:: Work task ::
Only the lines with the string "gives" are needed; return each of them from the entries below.

Records for the task: Begin

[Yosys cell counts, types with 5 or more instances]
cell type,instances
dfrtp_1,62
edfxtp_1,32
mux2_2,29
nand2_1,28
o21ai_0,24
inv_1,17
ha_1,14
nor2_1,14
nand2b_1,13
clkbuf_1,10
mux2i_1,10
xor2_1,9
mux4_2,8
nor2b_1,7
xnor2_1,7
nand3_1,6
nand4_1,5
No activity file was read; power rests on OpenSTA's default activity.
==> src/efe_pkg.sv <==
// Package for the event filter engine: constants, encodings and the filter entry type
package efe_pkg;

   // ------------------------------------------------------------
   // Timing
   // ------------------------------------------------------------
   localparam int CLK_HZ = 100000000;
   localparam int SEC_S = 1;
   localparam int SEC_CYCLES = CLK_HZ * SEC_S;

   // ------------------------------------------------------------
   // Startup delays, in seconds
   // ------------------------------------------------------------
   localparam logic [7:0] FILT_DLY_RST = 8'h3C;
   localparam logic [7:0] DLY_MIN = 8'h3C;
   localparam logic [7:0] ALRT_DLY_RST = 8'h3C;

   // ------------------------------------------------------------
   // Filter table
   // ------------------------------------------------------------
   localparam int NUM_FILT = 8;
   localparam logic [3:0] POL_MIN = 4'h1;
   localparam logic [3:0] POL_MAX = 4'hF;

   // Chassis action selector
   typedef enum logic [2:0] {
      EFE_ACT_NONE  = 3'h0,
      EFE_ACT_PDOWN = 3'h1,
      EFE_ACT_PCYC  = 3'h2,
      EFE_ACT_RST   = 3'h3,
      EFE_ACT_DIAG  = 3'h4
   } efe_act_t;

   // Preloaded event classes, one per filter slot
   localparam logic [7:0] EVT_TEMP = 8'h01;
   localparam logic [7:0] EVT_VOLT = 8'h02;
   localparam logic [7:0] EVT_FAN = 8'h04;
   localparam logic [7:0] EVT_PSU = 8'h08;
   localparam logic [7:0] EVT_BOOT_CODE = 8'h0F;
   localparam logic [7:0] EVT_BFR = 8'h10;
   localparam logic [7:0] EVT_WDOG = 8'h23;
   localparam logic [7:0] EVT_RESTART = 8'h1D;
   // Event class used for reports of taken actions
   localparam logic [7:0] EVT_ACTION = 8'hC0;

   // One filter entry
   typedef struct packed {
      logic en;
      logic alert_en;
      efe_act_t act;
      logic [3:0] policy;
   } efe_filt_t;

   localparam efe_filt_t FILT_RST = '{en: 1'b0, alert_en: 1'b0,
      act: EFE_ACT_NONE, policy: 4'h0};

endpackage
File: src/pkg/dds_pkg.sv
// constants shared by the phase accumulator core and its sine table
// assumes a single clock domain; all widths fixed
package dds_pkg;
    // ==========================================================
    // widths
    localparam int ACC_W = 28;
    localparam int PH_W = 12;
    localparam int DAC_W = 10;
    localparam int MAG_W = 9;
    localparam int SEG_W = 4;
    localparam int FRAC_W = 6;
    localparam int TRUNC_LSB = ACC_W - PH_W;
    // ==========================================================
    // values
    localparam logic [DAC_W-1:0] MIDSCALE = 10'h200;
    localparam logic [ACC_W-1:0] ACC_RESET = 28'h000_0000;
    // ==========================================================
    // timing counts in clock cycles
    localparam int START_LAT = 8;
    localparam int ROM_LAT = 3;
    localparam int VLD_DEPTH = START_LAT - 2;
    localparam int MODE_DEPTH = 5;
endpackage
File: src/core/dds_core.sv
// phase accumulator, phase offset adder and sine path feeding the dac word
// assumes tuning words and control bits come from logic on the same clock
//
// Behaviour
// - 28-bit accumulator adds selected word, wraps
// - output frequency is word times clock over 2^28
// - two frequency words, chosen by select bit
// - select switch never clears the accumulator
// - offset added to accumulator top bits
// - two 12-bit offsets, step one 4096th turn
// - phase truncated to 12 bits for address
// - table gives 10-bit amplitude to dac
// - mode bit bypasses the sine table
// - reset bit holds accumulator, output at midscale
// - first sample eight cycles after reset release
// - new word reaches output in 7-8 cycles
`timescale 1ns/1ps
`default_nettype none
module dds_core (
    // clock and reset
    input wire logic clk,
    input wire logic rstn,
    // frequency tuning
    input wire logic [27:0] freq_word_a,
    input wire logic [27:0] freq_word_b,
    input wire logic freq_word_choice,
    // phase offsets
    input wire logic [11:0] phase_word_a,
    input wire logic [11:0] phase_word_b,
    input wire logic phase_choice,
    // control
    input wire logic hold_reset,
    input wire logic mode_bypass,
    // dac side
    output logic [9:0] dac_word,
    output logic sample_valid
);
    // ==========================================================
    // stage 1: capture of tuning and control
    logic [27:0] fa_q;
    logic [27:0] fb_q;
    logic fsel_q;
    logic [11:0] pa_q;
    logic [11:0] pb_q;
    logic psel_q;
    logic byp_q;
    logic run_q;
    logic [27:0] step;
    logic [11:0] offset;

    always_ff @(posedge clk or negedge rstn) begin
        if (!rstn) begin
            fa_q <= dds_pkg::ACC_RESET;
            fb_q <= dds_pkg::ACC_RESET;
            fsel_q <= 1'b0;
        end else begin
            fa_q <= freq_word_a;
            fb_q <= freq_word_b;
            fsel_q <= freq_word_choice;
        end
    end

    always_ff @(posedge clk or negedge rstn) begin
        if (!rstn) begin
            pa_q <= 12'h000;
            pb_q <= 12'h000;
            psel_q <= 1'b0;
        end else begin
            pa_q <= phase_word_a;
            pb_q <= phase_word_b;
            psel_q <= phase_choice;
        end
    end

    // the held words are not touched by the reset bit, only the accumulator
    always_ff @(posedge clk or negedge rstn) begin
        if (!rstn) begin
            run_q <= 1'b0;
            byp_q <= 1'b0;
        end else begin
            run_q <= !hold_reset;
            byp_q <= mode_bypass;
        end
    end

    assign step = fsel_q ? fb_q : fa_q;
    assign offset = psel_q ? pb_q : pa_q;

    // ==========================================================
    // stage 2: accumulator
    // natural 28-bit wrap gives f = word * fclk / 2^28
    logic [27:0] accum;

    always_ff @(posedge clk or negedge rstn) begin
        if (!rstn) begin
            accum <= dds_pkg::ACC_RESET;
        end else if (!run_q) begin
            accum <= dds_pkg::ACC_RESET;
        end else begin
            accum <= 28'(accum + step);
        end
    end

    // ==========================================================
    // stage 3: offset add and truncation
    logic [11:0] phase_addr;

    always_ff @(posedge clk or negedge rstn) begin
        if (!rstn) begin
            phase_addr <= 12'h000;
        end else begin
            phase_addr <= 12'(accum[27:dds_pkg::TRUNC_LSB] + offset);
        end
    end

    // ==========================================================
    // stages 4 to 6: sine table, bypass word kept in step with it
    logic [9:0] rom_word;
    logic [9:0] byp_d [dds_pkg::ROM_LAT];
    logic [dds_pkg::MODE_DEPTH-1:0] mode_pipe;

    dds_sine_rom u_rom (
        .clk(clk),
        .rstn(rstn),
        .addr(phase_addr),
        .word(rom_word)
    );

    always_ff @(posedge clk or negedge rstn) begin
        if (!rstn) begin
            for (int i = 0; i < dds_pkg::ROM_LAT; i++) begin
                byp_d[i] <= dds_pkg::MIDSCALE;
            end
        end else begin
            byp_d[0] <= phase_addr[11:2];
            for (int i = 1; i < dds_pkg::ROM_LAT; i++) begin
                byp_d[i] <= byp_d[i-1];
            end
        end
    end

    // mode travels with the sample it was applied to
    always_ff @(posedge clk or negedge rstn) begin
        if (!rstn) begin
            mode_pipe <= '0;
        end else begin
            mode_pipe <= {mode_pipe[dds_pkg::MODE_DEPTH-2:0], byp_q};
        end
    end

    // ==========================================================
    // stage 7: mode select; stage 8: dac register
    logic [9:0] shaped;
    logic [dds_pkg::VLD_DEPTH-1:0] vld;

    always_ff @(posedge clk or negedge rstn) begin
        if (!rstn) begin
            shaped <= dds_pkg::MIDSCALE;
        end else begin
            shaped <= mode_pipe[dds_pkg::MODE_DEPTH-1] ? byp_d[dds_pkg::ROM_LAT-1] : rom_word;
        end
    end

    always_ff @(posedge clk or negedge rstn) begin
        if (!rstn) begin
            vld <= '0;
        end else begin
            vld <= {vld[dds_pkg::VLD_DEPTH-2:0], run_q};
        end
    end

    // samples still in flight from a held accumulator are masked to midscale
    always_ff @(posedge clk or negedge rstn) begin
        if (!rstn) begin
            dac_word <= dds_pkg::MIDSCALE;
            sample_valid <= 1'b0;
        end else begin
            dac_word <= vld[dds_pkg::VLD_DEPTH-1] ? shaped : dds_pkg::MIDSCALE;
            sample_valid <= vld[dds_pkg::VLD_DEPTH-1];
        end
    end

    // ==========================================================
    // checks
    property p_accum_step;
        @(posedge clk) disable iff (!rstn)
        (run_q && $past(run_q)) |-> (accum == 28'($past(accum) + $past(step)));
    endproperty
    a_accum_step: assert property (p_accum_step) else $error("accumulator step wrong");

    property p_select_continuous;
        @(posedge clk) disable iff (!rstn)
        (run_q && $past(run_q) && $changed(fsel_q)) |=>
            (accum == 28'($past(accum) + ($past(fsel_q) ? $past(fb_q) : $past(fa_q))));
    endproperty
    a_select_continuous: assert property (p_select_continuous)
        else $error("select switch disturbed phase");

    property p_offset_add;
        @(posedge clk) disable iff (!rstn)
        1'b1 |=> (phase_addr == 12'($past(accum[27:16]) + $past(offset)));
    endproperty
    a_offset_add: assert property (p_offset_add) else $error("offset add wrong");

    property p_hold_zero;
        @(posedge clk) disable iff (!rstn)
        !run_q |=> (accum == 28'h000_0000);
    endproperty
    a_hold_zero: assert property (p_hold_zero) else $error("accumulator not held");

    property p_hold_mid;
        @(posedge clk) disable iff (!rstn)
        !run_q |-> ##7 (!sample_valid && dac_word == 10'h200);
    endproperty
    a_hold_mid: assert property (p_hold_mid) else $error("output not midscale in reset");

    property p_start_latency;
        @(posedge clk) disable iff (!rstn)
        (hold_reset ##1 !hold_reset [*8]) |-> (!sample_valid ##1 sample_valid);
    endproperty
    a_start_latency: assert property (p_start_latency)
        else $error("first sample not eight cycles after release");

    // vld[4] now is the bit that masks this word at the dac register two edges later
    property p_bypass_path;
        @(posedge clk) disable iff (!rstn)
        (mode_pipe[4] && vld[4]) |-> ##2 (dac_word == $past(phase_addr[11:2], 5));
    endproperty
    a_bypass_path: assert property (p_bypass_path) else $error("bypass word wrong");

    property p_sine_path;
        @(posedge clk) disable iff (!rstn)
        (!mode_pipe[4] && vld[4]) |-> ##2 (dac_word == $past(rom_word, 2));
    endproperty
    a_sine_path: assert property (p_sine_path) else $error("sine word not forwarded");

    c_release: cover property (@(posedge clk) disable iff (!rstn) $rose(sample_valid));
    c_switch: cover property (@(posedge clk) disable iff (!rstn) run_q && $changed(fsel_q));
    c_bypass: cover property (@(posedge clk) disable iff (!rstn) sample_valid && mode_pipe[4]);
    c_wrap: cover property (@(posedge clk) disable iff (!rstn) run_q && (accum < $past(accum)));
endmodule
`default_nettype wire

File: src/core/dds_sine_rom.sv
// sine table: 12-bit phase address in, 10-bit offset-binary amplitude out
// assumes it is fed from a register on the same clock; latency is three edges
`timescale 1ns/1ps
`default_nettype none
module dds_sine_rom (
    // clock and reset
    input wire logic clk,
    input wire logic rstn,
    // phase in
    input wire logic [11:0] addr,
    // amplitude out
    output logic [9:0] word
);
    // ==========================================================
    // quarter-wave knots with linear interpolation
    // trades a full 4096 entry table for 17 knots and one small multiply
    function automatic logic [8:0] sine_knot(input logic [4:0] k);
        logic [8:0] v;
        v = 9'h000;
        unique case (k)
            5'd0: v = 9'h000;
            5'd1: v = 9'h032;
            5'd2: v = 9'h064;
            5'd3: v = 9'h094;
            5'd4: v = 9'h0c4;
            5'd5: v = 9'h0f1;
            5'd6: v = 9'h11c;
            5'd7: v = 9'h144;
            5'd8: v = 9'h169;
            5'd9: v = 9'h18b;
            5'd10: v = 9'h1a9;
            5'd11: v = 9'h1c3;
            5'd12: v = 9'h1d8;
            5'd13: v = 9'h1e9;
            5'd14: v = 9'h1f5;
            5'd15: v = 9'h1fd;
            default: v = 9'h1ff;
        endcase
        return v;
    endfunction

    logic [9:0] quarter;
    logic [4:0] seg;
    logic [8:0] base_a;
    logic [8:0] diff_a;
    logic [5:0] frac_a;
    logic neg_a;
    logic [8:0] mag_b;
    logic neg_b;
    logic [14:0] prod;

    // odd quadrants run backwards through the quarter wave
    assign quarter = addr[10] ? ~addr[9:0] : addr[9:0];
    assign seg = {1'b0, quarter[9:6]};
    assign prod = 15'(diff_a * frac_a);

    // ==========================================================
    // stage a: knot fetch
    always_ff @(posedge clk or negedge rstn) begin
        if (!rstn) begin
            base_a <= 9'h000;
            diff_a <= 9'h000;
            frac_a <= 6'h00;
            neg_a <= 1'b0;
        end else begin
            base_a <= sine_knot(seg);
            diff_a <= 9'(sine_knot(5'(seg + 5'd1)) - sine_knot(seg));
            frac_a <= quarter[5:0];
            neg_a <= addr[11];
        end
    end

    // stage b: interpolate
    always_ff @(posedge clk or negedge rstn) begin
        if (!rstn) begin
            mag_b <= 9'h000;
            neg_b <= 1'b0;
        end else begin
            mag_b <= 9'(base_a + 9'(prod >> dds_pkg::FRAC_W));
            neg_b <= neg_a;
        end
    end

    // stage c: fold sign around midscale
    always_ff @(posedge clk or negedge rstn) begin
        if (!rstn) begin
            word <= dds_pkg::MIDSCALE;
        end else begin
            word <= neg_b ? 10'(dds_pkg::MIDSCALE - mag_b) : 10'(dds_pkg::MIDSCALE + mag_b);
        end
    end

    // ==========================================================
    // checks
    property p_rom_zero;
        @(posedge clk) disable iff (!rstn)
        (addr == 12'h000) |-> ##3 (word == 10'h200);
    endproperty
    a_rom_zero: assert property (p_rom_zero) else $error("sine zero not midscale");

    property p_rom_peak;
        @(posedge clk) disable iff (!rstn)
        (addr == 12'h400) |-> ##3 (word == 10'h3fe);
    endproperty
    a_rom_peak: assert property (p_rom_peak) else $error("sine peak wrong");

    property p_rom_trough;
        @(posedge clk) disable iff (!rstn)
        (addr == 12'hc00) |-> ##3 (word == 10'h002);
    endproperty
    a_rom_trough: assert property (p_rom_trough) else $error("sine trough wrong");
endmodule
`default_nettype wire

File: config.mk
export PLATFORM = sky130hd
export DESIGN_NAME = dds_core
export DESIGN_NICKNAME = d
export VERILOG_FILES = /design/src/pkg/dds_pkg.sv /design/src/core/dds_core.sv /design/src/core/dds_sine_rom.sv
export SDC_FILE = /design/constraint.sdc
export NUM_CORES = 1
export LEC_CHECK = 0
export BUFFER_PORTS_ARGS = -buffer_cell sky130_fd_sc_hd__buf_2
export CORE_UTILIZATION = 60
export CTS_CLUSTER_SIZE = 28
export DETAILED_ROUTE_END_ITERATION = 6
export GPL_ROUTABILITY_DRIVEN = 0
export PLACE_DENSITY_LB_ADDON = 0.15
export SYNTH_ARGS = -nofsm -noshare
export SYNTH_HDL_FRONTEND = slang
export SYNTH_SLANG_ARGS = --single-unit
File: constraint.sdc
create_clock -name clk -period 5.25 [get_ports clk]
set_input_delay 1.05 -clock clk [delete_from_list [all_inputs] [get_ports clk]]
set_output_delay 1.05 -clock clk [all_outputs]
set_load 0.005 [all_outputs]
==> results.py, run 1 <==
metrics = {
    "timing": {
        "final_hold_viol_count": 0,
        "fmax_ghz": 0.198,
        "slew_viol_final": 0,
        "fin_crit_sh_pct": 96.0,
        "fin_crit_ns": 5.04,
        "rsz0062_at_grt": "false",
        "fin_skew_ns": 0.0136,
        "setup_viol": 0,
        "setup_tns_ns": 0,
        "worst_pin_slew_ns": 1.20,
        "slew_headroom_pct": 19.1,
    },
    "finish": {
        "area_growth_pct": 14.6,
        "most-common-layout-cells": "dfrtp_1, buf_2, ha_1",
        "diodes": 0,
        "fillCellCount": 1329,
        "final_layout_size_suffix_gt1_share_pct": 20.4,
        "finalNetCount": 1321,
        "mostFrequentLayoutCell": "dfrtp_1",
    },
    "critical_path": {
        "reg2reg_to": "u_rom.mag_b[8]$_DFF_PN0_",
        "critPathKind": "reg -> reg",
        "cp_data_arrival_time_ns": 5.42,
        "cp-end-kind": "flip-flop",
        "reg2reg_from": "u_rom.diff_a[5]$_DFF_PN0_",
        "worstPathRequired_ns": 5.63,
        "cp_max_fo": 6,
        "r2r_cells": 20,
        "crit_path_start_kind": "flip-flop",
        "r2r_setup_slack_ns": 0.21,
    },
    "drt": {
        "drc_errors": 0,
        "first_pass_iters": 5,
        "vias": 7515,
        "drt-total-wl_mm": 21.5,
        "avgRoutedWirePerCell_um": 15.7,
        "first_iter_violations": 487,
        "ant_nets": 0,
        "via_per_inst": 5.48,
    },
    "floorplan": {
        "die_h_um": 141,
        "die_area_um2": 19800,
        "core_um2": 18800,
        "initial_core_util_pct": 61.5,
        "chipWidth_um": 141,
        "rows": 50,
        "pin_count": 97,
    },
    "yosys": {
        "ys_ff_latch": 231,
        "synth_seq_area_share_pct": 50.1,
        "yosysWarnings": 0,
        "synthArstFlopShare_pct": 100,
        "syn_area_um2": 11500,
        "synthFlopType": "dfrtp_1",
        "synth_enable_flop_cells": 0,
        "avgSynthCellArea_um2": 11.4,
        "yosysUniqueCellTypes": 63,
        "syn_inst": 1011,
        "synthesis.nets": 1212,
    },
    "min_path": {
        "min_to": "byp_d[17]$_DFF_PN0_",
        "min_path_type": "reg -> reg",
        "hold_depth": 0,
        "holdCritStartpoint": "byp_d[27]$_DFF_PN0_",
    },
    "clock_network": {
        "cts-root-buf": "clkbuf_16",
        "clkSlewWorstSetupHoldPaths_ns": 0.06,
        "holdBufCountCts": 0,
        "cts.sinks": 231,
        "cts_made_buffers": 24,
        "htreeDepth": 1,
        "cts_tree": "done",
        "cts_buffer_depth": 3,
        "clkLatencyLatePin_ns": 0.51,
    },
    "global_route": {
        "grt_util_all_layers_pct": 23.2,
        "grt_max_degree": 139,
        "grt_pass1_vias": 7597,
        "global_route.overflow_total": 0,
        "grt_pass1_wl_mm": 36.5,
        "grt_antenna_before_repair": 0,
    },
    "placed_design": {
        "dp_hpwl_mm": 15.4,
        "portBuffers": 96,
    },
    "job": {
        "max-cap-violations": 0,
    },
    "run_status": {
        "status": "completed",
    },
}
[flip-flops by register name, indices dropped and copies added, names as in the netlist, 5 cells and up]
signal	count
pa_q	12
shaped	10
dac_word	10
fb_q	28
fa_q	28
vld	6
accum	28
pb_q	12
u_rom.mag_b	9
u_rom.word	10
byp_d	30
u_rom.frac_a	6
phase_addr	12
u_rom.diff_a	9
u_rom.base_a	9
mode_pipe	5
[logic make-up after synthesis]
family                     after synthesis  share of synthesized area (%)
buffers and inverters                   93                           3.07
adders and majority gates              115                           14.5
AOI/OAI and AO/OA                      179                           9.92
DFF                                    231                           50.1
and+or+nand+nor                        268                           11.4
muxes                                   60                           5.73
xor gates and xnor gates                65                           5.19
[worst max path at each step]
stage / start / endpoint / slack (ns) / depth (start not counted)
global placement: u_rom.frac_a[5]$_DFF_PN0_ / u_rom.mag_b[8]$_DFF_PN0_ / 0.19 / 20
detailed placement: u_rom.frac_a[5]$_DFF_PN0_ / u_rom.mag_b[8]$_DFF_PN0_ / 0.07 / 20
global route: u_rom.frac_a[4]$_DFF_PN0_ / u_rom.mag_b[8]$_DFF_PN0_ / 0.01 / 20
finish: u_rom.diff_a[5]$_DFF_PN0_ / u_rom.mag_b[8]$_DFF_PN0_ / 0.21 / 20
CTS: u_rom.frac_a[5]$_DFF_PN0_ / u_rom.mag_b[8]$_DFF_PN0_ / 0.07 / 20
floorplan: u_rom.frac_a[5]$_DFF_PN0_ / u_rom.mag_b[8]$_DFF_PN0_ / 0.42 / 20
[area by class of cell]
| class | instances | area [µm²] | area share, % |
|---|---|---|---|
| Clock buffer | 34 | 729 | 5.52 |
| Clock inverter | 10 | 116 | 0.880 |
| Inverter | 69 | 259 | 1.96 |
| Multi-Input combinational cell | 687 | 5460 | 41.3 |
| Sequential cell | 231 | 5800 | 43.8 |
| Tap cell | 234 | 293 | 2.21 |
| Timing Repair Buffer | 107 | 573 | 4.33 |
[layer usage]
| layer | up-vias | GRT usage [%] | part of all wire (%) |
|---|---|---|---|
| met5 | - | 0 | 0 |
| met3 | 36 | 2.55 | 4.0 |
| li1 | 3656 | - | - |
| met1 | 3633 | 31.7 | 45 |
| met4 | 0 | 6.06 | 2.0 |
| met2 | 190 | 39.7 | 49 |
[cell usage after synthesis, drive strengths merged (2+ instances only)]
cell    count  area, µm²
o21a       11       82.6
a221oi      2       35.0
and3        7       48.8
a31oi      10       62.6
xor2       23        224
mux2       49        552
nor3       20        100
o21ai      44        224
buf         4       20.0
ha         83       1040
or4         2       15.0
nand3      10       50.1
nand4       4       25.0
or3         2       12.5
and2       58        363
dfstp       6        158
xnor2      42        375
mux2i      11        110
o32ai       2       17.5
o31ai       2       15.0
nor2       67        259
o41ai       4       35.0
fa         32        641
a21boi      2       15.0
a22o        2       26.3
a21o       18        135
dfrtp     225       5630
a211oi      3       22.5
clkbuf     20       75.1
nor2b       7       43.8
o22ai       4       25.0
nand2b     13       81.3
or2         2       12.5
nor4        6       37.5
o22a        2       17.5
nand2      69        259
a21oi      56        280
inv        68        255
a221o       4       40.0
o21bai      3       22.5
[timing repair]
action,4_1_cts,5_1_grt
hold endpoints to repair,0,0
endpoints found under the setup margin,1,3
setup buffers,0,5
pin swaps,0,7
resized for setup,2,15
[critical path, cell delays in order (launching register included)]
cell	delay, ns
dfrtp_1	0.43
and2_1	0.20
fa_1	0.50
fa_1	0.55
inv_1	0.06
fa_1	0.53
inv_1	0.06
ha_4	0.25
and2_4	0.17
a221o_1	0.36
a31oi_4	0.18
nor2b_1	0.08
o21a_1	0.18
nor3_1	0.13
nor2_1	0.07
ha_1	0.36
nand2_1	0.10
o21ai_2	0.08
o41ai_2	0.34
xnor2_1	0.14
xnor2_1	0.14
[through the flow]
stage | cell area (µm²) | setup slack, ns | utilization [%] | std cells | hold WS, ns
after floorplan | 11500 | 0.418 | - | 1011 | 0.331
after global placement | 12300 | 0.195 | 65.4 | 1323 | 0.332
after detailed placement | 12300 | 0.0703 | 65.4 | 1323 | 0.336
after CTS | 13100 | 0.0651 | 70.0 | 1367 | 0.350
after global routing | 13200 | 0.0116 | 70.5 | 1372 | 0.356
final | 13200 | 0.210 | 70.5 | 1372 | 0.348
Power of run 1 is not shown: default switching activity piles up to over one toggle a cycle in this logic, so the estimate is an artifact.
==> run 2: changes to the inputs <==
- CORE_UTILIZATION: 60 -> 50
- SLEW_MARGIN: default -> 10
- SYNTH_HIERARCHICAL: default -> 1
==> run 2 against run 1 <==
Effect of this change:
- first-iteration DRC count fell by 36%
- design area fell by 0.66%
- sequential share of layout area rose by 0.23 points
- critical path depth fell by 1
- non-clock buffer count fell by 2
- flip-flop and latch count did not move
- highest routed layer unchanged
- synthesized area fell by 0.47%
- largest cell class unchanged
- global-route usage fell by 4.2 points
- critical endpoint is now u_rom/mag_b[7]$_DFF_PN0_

Records for the task: End

:: Exercise answer ::
// - table gives 10-bit amplitude to dac
    // natural 28-bit wrap gives f = word * fclk / 2^28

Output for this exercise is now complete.